__Given entries__:
((
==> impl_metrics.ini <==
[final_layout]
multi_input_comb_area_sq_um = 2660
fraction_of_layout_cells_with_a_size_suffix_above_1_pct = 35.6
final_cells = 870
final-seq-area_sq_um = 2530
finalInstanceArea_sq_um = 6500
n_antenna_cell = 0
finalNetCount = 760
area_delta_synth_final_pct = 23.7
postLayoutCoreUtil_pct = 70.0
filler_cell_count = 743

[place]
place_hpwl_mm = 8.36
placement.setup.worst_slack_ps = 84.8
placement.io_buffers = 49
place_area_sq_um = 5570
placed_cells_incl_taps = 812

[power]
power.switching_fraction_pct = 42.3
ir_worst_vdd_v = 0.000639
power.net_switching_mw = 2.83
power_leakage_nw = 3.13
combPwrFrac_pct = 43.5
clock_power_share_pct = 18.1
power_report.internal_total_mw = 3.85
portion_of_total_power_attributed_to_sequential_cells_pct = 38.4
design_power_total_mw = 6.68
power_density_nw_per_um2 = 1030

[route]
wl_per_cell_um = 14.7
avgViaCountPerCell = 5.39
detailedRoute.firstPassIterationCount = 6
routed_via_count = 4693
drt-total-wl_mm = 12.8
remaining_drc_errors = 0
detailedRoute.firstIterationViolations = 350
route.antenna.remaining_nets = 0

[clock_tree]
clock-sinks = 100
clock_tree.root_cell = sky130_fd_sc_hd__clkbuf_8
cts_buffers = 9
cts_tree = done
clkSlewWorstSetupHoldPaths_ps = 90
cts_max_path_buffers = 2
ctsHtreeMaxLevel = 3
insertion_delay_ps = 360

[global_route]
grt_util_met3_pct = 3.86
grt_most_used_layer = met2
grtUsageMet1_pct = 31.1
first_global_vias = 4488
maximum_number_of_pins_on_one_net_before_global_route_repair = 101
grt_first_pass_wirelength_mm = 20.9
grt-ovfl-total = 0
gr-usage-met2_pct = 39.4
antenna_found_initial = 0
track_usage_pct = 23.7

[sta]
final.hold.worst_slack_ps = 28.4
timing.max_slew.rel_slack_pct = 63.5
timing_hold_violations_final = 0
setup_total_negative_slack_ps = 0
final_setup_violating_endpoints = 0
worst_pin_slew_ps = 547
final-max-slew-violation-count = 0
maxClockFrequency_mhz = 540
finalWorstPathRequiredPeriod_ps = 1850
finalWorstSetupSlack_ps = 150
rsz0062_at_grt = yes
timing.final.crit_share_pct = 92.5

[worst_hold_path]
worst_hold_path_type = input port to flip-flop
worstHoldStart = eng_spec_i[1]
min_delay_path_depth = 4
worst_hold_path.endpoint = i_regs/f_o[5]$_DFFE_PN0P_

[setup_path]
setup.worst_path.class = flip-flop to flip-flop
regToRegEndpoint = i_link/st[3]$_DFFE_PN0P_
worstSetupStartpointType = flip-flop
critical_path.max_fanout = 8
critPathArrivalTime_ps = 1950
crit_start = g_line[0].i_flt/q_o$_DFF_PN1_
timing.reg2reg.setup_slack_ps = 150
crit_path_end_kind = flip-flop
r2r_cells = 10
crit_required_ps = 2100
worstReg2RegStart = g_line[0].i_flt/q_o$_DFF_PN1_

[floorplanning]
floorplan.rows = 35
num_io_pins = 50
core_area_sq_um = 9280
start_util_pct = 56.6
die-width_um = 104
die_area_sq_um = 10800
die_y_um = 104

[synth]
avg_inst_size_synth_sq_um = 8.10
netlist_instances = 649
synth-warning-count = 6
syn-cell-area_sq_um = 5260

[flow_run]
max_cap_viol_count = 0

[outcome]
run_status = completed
))
((
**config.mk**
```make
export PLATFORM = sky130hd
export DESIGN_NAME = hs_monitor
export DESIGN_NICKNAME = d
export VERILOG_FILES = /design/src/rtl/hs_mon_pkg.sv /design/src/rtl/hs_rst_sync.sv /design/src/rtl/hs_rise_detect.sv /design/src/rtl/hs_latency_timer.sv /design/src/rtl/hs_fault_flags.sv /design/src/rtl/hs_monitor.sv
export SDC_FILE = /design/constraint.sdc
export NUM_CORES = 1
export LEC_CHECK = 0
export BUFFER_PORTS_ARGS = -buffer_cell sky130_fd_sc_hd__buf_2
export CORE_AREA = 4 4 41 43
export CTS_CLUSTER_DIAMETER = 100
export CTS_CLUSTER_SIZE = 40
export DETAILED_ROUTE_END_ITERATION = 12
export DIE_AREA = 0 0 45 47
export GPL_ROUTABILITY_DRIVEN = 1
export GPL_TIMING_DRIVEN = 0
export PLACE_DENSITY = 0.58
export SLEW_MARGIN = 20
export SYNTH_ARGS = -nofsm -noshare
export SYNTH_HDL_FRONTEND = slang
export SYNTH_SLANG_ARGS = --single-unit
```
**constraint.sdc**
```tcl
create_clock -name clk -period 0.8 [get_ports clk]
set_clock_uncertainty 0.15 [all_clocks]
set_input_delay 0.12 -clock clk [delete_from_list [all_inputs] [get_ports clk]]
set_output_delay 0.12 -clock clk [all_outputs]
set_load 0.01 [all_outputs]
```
))
((
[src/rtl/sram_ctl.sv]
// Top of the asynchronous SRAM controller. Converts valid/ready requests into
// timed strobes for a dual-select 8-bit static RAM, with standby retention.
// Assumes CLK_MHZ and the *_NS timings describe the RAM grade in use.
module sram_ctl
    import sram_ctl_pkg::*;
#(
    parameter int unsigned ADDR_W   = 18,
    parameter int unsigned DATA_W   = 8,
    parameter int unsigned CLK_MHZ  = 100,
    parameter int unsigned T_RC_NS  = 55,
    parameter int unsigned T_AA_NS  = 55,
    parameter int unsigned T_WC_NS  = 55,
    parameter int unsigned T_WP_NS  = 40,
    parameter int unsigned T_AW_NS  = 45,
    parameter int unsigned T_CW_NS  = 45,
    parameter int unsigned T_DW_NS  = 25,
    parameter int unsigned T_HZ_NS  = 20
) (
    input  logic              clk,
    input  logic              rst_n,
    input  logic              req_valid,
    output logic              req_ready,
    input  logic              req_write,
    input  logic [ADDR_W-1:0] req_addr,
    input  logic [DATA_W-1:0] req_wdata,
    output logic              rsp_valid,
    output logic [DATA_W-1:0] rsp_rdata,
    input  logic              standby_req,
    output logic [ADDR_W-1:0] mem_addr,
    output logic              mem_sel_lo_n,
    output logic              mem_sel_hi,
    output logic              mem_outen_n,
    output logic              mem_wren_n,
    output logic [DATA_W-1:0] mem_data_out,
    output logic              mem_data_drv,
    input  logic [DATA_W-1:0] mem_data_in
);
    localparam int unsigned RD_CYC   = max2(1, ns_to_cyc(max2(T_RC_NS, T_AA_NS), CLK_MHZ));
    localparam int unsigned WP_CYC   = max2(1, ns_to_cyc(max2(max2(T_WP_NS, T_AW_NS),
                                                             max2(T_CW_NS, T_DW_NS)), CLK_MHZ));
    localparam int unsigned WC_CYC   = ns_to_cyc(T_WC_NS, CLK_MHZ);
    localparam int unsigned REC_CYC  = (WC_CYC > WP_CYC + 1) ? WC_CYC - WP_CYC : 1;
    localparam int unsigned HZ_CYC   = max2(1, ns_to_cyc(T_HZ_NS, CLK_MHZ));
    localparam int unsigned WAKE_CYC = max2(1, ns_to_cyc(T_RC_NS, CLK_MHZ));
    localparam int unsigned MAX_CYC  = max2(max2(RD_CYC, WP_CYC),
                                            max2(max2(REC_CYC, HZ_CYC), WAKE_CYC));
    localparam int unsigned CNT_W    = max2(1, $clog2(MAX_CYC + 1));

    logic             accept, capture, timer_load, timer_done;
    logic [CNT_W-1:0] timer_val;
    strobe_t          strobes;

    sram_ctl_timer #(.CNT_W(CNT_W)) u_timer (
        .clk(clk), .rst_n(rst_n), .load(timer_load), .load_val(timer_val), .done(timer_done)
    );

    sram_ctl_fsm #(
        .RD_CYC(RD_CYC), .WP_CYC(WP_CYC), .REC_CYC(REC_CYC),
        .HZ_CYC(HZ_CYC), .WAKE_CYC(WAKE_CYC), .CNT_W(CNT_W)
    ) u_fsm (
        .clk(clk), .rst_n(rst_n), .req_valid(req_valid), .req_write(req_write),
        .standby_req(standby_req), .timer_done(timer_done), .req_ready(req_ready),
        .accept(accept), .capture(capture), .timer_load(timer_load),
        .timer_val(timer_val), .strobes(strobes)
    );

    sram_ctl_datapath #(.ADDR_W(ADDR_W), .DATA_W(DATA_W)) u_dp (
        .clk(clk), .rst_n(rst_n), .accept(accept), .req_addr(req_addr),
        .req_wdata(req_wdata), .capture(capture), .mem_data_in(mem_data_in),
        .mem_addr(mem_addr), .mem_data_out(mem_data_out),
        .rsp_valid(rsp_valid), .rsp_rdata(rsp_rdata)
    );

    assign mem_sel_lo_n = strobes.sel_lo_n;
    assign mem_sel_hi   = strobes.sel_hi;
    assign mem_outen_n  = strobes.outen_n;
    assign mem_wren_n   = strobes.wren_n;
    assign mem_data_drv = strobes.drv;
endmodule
))
__What is being asked__: Could you repeat exactly the lines above from the line with "min_delay_path_depth = 4" up to and including the line with "r2r_cells = 10", and only those?

__Your solution__:
min_delay_path_depth = 4
worst_hold_path.endpoint = i_regs/f_o[5]$_DFFE_PN0P_

[setup_path]
setup.worst_path.class = flip-flop to flip-flop
regToRegEndpoint = i_link/st[3]$_DFFE_PN0P_
worstSetupStartpointType = flip-flop
critical_path.max_fanout = 8
critPathArrivalTime_ps = 1950
crit_start = g_line[0].i_flt/q_o$_DFF_PN1_
timing.reg2reg.setup_slack_ps = 150
crit_path_end_kind = flip-flop
r2r_cells = 10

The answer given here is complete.